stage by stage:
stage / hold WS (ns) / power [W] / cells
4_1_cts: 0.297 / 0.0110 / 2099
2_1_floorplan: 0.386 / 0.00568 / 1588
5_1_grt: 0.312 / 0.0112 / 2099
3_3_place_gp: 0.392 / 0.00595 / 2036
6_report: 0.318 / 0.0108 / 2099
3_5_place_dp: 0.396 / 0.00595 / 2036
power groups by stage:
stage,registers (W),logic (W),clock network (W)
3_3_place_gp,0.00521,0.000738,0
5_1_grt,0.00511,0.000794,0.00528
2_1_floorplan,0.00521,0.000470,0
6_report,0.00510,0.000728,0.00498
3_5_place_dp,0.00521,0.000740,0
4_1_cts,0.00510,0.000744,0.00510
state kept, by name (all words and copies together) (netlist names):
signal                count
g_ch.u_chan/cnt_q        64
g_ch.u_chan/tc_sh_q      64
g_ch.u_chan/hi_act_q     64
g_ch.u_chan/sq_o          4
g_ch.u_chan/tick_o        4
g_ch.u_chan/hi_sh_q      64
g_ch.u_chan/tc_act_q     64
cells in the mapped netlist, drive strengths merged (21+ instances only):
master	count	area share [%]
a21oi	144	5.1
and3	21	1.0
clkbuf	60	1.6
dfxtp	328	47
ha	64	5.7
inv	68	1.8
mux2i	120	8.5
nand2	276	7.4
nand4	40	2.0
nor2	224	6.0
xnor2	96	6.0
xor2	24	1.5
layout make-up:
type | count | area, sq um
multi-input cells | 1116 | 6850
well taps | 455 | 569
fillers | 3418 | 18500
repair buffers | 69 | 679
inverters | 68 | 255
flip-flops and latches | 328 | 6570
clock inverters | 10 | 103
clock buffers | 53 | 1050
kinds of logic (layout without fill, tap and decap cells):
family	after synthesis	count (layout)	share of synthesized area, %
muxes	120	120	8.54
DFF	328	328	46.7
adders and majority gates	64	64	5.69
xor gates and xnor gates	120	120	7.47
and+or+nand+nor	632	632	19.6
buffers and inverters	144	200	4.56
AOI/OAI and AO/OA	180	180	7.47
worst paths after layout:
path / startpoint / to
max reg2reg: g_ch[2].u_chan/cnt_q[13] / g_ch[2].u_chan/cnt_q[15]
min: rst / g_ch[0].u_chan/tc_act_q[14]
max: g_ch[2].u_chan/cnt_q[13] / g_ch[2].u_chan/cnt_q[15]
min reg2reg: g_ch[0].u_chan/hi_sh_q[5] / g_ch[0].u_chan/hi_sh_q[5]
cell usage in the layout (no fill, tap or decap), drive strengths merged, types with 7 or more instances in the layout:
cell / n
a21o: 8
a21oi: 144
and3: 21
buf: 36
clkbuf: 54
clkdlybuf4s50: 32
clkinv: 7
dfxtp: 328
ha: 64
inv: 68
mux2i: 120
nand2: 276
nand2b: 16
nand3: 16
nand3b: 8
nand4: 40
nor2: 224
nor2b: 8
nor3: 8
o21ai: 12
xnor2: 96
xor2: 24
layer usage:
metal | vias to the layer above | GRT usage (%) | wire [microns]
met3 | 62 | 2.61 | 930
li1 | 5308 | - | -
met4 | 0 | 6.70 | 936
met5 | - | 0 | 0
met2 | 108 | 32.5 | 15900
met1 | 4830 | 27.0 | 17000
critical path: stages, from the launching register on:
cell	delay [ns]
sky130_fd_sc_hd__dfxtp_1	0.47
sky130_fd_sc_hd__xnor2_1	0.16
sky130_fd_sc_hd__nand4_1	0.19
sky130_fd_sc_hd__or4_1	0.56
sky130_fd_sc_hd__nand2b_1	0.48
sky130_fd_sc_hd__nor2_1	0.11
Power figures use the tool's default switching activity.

--------------------

Reproduce exactly, and only, the part of the listing above that begins at the line with "fillers | 3418 | 18500" and goes on through the line with "path / startpoint / to".

Result of the task
fillers | 3418 | 18500
repair buffers | 69 | 679
inverters | 68 | 255
flip-flops and latches | 328 | 6570
clock inverters | 10 | 103
clock buffers | 53 | 1050
kinds of logic (layout without fill, tap and decap cells):
family	after synthesis	count (layout)	share of synthesized area, %
muxes	120	120	8.54
DFF	328	328	46.7
adders and majority gates	64	64	5.69
xor gates and xnor gates	120	120	7.47
and+or+nand+nor	632	632	19.6
buffers and inverters	144	200	4.56
AOI/OAI and AO/OA	180	180	7.47
worst paths after layout:
path / startpoint / to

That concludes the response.